Don't create pages that install viruses, trojans, or other badware
Describes Google's service in partnership with StopBADware.org, highlighting the quickest procedure to get Google's malware warning removed.

Avoid "doorway" pages created just for search engines, or other "cookie cutter" approaches such as affiliate programs with little or no original content
The info on doorway pages is just a paragraph on the "cloaking and sneaky redirect" page. I miss a few tips on how one can identify unintentional doorway pages created by just bad design, without any deceptive intent. Also, I think a few sentences on thin SERP-like pages would be helpful in this context.

"Little or no original content" targets thin affiliate sites, again doorway pages, auto-generated content, and scraped content. It becomes clear that Google does not love MFA sites.

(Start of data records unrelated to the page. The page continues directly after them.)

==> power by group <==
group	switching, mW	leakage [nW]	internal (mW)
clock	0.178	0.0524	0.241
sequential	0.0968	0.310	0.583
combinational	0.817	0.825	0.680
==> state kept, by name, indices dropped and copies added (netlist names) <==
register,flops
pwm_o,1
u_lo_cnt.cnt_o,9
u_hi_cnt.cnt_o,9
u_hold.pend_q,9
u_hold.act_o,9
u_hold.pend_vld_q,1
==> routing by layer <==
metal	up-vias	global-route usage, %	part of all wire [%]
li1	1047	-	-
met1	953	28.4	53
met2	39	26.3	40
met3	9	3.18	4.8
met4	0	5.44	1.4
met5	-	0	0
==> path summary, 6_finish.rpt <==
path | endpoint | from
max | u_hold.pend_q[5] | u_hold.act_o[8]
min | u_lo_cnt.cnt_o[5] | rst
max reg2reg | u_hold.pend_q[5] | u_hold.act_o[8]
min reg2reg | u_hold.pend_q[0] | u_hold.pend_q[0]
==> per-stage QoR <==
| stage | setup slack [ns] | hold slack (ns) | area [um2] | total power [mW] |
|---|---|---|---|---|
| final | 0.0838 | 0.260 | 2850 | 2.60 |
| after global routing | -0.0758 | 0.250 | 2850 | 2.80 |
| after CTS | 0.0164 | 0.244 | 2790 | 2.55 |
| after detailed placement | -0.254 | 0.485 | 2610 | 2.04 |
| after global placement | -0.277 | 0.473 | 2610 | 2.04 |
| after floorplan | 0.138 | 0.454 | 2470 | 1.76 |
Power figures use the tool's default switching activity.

If your site participates in an affiliate program, make sure that your site adds value. Provide unique and relevant content that gives users a reason to visit your site first
The link points to the "Little or no original content" page mentioned above.


"Buying links in order to improve a site’s ranking is in violation of Google's webmaster guidelines and can negatively impact a site's ranking in search results. [...] Google works hard to ensure that it fully discounts links intended to manipulate search engine results, such link exchanges and purchased links."

Basically that means: if you purchase a link, then make dead sure it's castrated or Google will take away the ability to pass link love from the page (or even site) linking out for green. Or don't get caught respectively denunciated by competitors (I doubt that's a surefire tactic for the average Webmaster).

Note that in the second sentence quoted above Google states officially that link exchanges for the sole purpose of manipulating search engines are a waste of time and resources. That means reciprocal links of particular types nullify each other, and site links might have lost their power too. <speculation>Google may find it funny to increase the toolbar PageRank of pages involved in all sorts of link swap campaigns, but the real PageRank will remain untouched.</speculation>

There's much confusion with regard to "paid link penalties". To the best of my knowledge the link's destination will not be penalized, but the paid link(s) will not (or no longer) increase its reputation, so that in case the link's intention got reported or discovered ex-post its rankings may suffer. Penalizing the link buyer would not make much sense, and Googlers are known as pragmatic folks, hence I doubt there is such a penalty. <speculation>Possibly Google has a flag applied to known link purchasers (sites as well as webmasters), which --if it exists-- might result in more scrupulous judgements of other optimization techniques.</speculation>


What I really like is that the Googlers in charge honestly tried to write for their audience, that is Webmasters and Web developers, not (only) search geeks. Hence the news is that Google really cares. Since the revamp is a funded project, I guess the few paragraphs where the guidelines are still mysterious (for the great unwashed), or even potentially misleading, will get an update soon. I can't wait for the next phase of this project.


Vanessa Fox creates buzz at SMX today, so I'll update this post when (if?) she blogs about the updates later on (update: Vanessa's post). Perhaps Matt Cutts will comment the updated quality guidelines at the SMX conference today, look for Barry's writeup at Search Engine Land, and SEO Roundtable as well as the Bruce Clay blog for coverage of the SMX Penalty Box Summit. Marketing Pilgrim covered this session too. This post at Search Engine Journal provides related info, and more quotes from Matt. Just one SMX tidbit: according to Matt they're going to change the name of the re-inclusion request to something like a reconsideration request.